▸ Work to be completed:
Everything from the line holding "sky130_fd_sc_hd__xnor2_2 14, sky130_fd_sc_hd__xor2_1" through the final line of the entries below is to be duplicated exactly, and nothing outside that span.

● ● ● ● ●

===== src/som_1d_train_step_top_assert.svh =====
// Assertion macros for the SOM training block.
`ifndef SOM_1D_TRAIN_STEP_TOP_ASSERT_SVH
`define SOM_1D_TRAIN_STEP_TOP_ASSERT_SVH
`define SOM_ASSERT_IMPL(label, clk, rst, ante, cons, msg) \
  label: assert property (@(posedge clk) disable iff (rst) (ante) |-> (cons)) else $error(msg);
`define SOM_ASSERT_NEXT(label, clk, rst, ante, cons, msg) \
  label: assert property (@(posedge clk) disable iff (rst) (ante) |=> (cons)) else $error(msg);
`endif


===== src/som_pkg.sv =====
// Shared constants for the SOM training block.
package som_pkg;
  localparam int WW = 16;
  localparam int DW = 34;
  localparam logic [1:0] OP_TRAIN = 2'd0;
  localparam logic [1:0] OP_WRITE = 2'd1;
  localparam logic [1:0] OP_READ  = 2'd2;
  localparam logic [15:0] RATE_RESET = 16'd6554;
endpackage


===== src/som_lane.sv =====
// One neuron lane: holds the neuron's weights, computes distance, applies update.
module som_lane import som_pkg::*; #(
  parameter int FEATURES = 2
) (
  input  logic                      clk,
  input  logic [FEATURES*WW-1:0]    x,
  input  logic                      dist_en,
  output logic [DW-1:0]             sq_sum,
  input  logic [15:0]               rate,
  input  logic                      upd_en,
  input  logic                      wr_en,
  input  logic [$clog2(FEATURES+1)-1:0] wr_f,
  input  logic [WW-1:0]             wr_data,
  output logic [FEATURES*WW-1:0]    w_all
);
  logic [WW-1:0] w [FEATURES];
  logic [2*WW-1:0] sq [FEATURES];
  logic [DW-1:0] sum;

  always_comb begin
    sum = '0;
    for (int f = 0; f < FEATURES; f++) begin
      sum = sum + DW'(sq[f]);
    end
  end

  // Stage 1: squares per feature; stage 2: sum.
  always_ff @(posedge clk) begin
    for (int f = 0; f < FEATURES; f++) begin
      logic signed [WW:0] e;
      logic [WW-1:0] ae;
      e = $signed({1'b0, x[f*WW +: WW]}) - $signed({1'b0, w[f]});
      // |e| fits in WW bits
      ae = e[WW] ? WW'(-e) : WW'(e);
      if (dist_en) sq[f] <= {{WW{1'b0}}, ae} * {{WW{1'b0}}, ae};
    end
    sq_sum <= sum;
  end

  always_ff @(posedge clk) begin
    for (int f = 0; f < FEATURES; f++) begin
      logic signed [WW:0]   d;
      logic signed [WW+17:0] p;
      d = $signed({1'b0, x[f*WW +: WW]}) - $signed({1'b0, w[f]});
      p = $signed({1'b0, rate}) * d;
      if (wr_en && (32'(wr_f) == f)) begin
        w[f] <= wr_data;
      end else if (upd_en) begin
        w[f] <= WW'($signed({1'b0, w[f]}) + (p >>> 16));
      end
    end
  end

  always_comb begin
    for (int f = 0; f < FEATURES; f++) w_all[f*WW +: WW] = w[f];
  end
endmodule


===== config.mk =====
export PLATFORM = sky130hd
export DESIGN_NAME = som_lane
export DESIGN_NICKNAME = d
export VERILOG_FILES = /design/src/som_1d_train_step_top_assert.svh /design/src/som_pkg.sv /design/src/som_lane.sv
export SDC_FILE = /design/constraint.sdc
export NUM_CORES = 2
export LEC_CHECK = 0
export BUFFER_PORTS_ARGS = -buffer_cell sky130_fd_sc_hd__buf_4
export CAP_MARGIN = 20
export CELL_PAD_IN_SITES_DETAIL_PLACEMENT = 0
export CELL_PAD_IN_SITES_GLOBAL_PLACEMENT = 1
export CORE_MARGIN = 8
export CORE_UTILIZATION = 51
export CTS_CLUSTER_DIAMETER = 30
export DETAILED_ROUTE_END_ITERATION = 10
export GPL_TIMING_DRIVEN = 1
export PLACE_DENSITY_LB_ADDON = 0.1
export SETUP_SLACK_MARGIN = 0.1
export SKIP_LAST_GASP = 1
export SLEW_MARGIN = 20
export SYNTH_ARGS = -nofsm -noshare
export SYNTH_HDL_FRONTEND = slang
export SYNTH_SLANG_ARGS = --single-unit

===== constraint.sdc =====
create_clock -name clk -period 12 [get_ports clk]
set_input_delay 0.6 -clock clk [delete_from_list [all_inputs] [get_ports clk]]
set_output_delay 0.6 -clock clk [all_outputs]
set_load 0.02 [all_outputs]

## Word-level counts from Yosys, hierarchy flattened

Memory sizes are Yosys's and may differ from the RTL's.
Cells that the tools add are included.

- Word-level logic and storage cells: 35
- Bits in writable memories: 96
- Register bits: 33
- Output and inout bits: 66
- Memories: 2
- Bits of input ports: 70

- Equal/unequal tests: 1
- Reduce and logical (&&, ||, !) cells: 3
- Add/subtract/negate cells: 7
- Multiplexer cells: 15
- Multiply operators: 4
- Bitwise logic cells: 2

Memory list:

| name | words | width | rd ports | clocked after memory_dff | wr ports | RTL line | source |
|---|---|---|---|---|---|---|---|
| sq | 2 | 32 | 2 | 0 | 2 | som_lane.sv:17 | `logic [2*WW-1:0] sq [FEATURES];` |
| w | 2 | 16 | 2 | 0 | 2 | som_lane.sv:16 | `logic [WW-1:0] w [FEATURES];` |

Operators by type and width:

| cell | number |
|---|---|
| $mul A16 B16 Y32 | 2 |
| $mul A17 B17 Y32 | 2 |
| $mux W16 | 4 |
| $sub A16 B16 Y17 | 2 |
| $add A32 B32 Y33 | 1 |
| $add A16 B16 Y16 | 2 |
| $neg A16 Y16 | 2 |
| $mux W1 | 11 |
| $eq A2 B1 Y1 const B | 1 |
| $logic_and A1 B1 Y1 | 2 |
| $logic_not A2 Y1 | 1 |
| $or A1 B1 Y1 | 2 |

## Depth between registers and ports, before layout

- Depth in word-level cells: 5
- Depth in mapped cells: 42
- Depth with buffers taken out: 41

## Least setup slack after synthesis

Ideal clock, no wire load.

- Path kind: input to register
- Start: in x[16]
- End: mem w[1][15], data pin
- Path buffers: 2
- Required time: 11.732 ns
- Library setup time: 0.268 ns
- Slack: 2.716 ns
- Cell stages on the path: 39
- Data arrival time: 9.016 ns
- Cell sequence: inv_1 -> ha_1 -> inv_1 -> fa_1 -> a211oi_1 -> o21ai_0 -> a311oi_2 -> o21ai_1 -> nor2_1 -> clkbuf_1 -> clkbuf_1 -> nand2_1 -> fa_1 -> fa_1 -> inv_1 -> fa_1 -> fa_1 -> fa_1 -> [... 3 more ...] -> ha_1 -> a21o_1 -> a21oi_1 -> o21ai_0 -> o211ai_1 -> nand2_1 -> or2_2 -> a211oi_1 -> nor2_1 -> ha_1 -> and2_1 -> o211ai_1 -> o211ai_1 -> nand2_1 -> o21ai_0 -> xnor2_1 -> xnor2_1 -> o21ai_0

RTL lines:

| what | RTL line | source |
|---|---|---|
| start: declaration | som_lane.sv:6 | `input logic [FEATURES*WW-1:0] x,` |
| end: declaration | som_lane.sv:16 |  |

==> results.json <==
{
  "rsz0062_at_grt": "false",
  "cpMaxStageDelayCell": "sky130_fd_sc_hd__o21ai_0",
  "clock_tree.htree_level_count": 4,
  "global_route.overflow_total": 0,
  "synth.net_count": 5763,
  "critical_path.startpoint_type": "flop",
  "ioPinCount": 136,
  "cts_inserted_buffers": 17,
  "clkLatencyLatePin_ns": 0.48,
  "data_arrival_time_of_the_worst_path_ns": 10.89,
  "synth-main-ff-cell": "sky130_fd_sc_hd__edfxtp_1",
  "initialDrtViolationCount": 1433,
  "grt_max_degree": 63,
  "synth_warnings": 0,
  "fraction_of_post_synthesis_cell_area_in_the_top_cell_type_by_area_pct": 37.7,
  "outcome": "finished, final reports clean",
  "worst-endpoint-required_ns": 12.22,
  "final_min_period_over_clock_period_pct": 88.9,
  "hold_class": "in -> reg",
  "cts_sinks": 127,
  "maxCapViolCount": 0,
  "share_of_async_settable_or_async_resettable_flops_after_synthesis_pct": 0,
  "post_synth.cell_area_avg_um2": 9.00,
  "setup_violations": 0,
  "cts-root-to-sink-buffers": 2,
  "crit_path_end_kind": "flop",
  "yosys.area.top_type": "sky130_fd_sc_hd__fa_1",
  "antenna-diode-count": 0,
  "setup.worst_path.class": "reg -> reg",
  "dpl.hpwl_um": 83000,
  "detailroute.via_count": 28733,
  "floorplan.core_area_um2": 77300,
  "report.final.hold_viol_count": 0,
  "kind_of_cell_adding_the_most_delay_to_the_critical_path": "compound AO/OA/AOI/OAI gates",
  "finClkSkew_ns": 0.0266,
  "initial_utilization_pct": 51.4,
  "grt_util_all_layers_pct": 24.0,
  "multi_input_comb_area_um2": 31800,
  "via_density_per_instance": 5.18,
  "design.die.area_um2": 87200,
  "critical-path-max-stage-delay_ns": 0.79,
  "number_of_nets_in_the_final_layout": 5839,
  "slew_violations": 0,
  "global_route_wire_length_before_repair_um": 165000,
  "antenna_found_initial": 0,
  "drt-pass1-iter-count": 5,
  "seq_area_frac_synth_pct": 8.76,
  "regArea_um2": 3480,
  "post-cts-setup-buffers": 0,
  "ys_seq_elements": 127,
  "drt.antenna.violating_nets": 0,
  "cts_resized": 0,
  "via_count_of_the_first_global_routing_pass": 31101,
  "post_synth_num_cell_types": 81,
  "cp_max_fo": 18,
  "slew_at_the_pin_closest_to_its_max_slew_limit_ns": 0.987,
  "clkTransAtPathRegs_ns": 0.08,
  "routed_wl_um": 101000,
  "die_w_um": 295,
  "cp.depth": 31,
  "synth_enable_flop_cells": 94,
  "floorplan.rows": 102,
  "cts_tree": "built",
  "drc_errors": 0,
  "fmaxAchievable_mhz": 93.7,
  "synth.top_cells.by_area": "sky130_fd_sc_hd__fa_1 (38%), sky130_fd_sc_hd__ha_1 (16%), sky130_fd_sc_hd__inv_1 (10%), sky130_fd_sc_hd__edfxtp_1 (7.1%), sky130_fd_sc_hd__nand2_1 (4.3%)",
  "detail_route.wl_per_cell_um": 18.2,
  "fraction_of_final_layout_cells_with_drive_strength_greater_than_1_pct": 6.14,
  "clk_tree_root_cell": "sky130_fd_sc_hd__clkbuf_16",
  "post_synth_inst_count": 4420,
  "crit_buf_inv": 5,
  "dieHeight_um": 295,
  "postCtsHoldBufs": 0,
  "setup_tns_ns": 0,
  "hold_depth": 3,
  "portBuffers": 134,
  "reg2regPathDepth": 31,
  "syn_area_um2": 39800,
  "most_common_cell_type_on_the_critical_path": "sky130_fd_sc_hd__fa_1",
  "fill_cells": 7336,
  "place.gp.congestion": 0.867,
  "synthToLayoutAreaGrowth_pct": 7.29,
  "layout_min_cycle_time_ns": 10.67,
  "maxSlewHeadroom_pct": 33.5
}
==> flip-flops by register name, summed over array words and instances, names as in the netlist <==
register / cells
w: 32
sq: 62
sq_sum: 33
==> worst register-to-register path, delay by kind of cell, from the launching register on <==
family,cells,cell delay [ns]
buf+inv,5,0.72
compound gates,13,4.37
simple gates,3,0.80
fa+ha+maj,9,3.99
flops,1,0.44
xor+xnor,1,0.11
==> routing by layer <==
metal  part of all wire, %  up-vias  global-route usage (%)
li1                      -    13640                       -
met5                     0        -                       0
met3                   4.5      109                    3.12
met1                    46    14316                    32.7
met2                    47      668                    40.6
met4                   2.4        0                    5.92
==> cells in the mapped netlist, types with 8 or more instances <==
cell                        count
sky130_fd_sc_hd__a211oi_1      11
sky130_fd_sc_hd__a21o_1        62
sky130_fd_sc_hd__a21oi_1      128
sky130_fd_sc_hd__a31oi_1       12
sky130_fd_sc_hd__and2_1       207
sky130_fd_sc_hd__and3_1        18
sky130_fd_sc_hd__buf_2          8
sky130_fd_sc_hd__clkbuf_1     115
sky130_fd_sc_hd__dfxtp_1       33
sky130_fd_sc_hd__edfxtp_1      94
sky130_fd_sc_hd__fa_1         750
sky130_fd_sc_hd__ha_1         523
sky130_fd_sc_hd__inv_1       1070
sky130_fd_sc_hd__inv_2          8
sky130_fd_sc_hd__nand2_1      458
sky130_fd_sc_hd__nand2b_1      32
sky130_fd_sc_hd__nand3_1       28
sky130_fd_sc_hd__nand4_1       12
sky130_fd_sc_hd__nor2_1       259
sky130_fd_sc_hd__nor2b_1       42
sky130_fd_sc_hd__nor3_1        43
sky130_fd_sc_hd__nor4_1         9
sky130_fd_sc_hd__o2111ai_1      8
sky130_fd_sc_hd__o211ai_1      12
sky130_fd_sc_hd__o21a_1        29
sky130_fd_sc_hd__o21ai_0       90
sky130_fd_sc_hd__o21bai_1      17
sky130_fd_sc_hd__o31ai_1        9
sky130_fd_sc_hd__or2_2          9
sky130_fd_sc_hd__xnor2_1      139
sky130_fd_sc_hd__xor2_1        67
==> final timing paths <==
kind                             startpoint        end  slack (ns)
worst max-delay path                w[1][0]  sq[0][63]        1.33
worst min-delay path            wr_data[12]   w[0][12]        0.43
worst max register to register      w[1][0]  sq[0][63]        1.33
worst min register to register    sq[0][34]  sq_sum[2]        0.50
==> final cells by class <==
cell class | count | share of cell area (%)
multi-input cells | 3075 | 74.5
inverters | 1085 | 9.54
flip-flops and latches | 127 | 8.16
repair buffers | 190 | 3.34
well taps | 1040 | 3.05
clock buffers | 17 | 0.997
clock inverters | 15 | 0.419
==> cells by family after synthesis <==
logic type               count (synthesis)  synth area share [%]
adder cells (fa/ha/maj)               1273                  54.2
buffers and inverters                 1218                  11.5
AND/OR/NAND/NOR                       1149                  13.5
AO/OA/AOI/OAI                          436                  7.11
XOR/XNOR                               212                  4.80
flip-flops                             127                  8.76
multiplexers                             4                 0.113
other                                    1               0.00943
==> stage by stage <==
step	std cells	worst slack [ns]	util, %	hold WS [ns]	instance area, µm²
after floorplan	4420	2.72	-	0.437	39800
after global placement	5517	1.40	54.4	0.467	42100
after detailed placement	5517	1.16	54.4	0.476	42100
after CTS	5549	1.49	55.2	0.408	42700
after global routing	5549	0.877	55.2	0.425	42700
final	5549	1.33	55.2	0.433	42700
==> cells in the final DEF (no fill, tap or decap), types with 8 or more instances in the layout <==
cell type and n:
sky130_fd_sc_hd__inv_1 1070, sky130_fd_sc_hd__nor2b_1 42, sky130_fd_sc_hd__a31oi_1 12, sky130_fd_sc_hd__a21oi_1 128, sky130_fd_sc_hd__dfxtp_1 33, sky130_fd_sc_hd__or2_2 9, sky130_fd_sc_hd__xnor2_1 129, sky130_fd_sc_hd__a21o_1 62
sky130_fd_sc_hd__o2111ai_1 8, sky130_fd_sc_hd__nand3_1 28, sky130_fd_sc_hd__o21a_1 29, sky130_fd_sc_hd__o21bai_1 17, sky130_fd_sc_hd__clkbuf_16 17, sky130_fd_sc_hd__o211ai_1 12, sky130_fd_sc_hd__inv_2 8, sky130_fd_sc_hd__nand4_1 12
sky130_fd_sc_hd__nor4_1 9, sky130_fd_sc_hd__buf_4 190, sky130_fd_sc_hd__o21ai_0 89, sky130_fd_sc_hd__nor3_1 43, sky130_fd_sc_hd__and3_1 18, sky130_fd_sc_hd__ha_1 523, sky130_fd_sc_hd__a211oi_1 11, sky130_fd_sc_hd__edfxtp_1 94
sky130_fd_sc_hd__xnor2_2 14, sky130_fd_sc_hd__xor2_1 66, sky130_fd_sc_hd__nand2b_1 32, sky130_fd_sc_hd__and2_1 207, sky130_fd_sc_hd__fa_1 750, sky130_fd_sc_hd__o31ai_1 9, sky130_fd_sc_hd__nand2_1 458, sky130_fd_sc_hd__nor2_1 259
Power is not shown: default switching activity piles up to over one toggle a cycle in this logic, so the estimate is an artifact.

● ● ● ● ●

▸ Reply to the exercise:
sky130_fd_sc_hd__xnor2_2 14, sky130_fd_sc_hd__xor2_1 66, sky130_fd_sc_hd__nand2b_1 32, sky130_fd_sc_hd__and2_1 207, sky130_fd_sc_hd__fa_1 750, sky130_fd_sc_hd__o31ai_1 9, sky130_fd_sc_hd__nand2_1 458, sky130_fd_sc_hd__nor2_1 259
Power is not shown: default switching activity piles up to over one toggle a cycle in this logic, so the estimate is an artifact.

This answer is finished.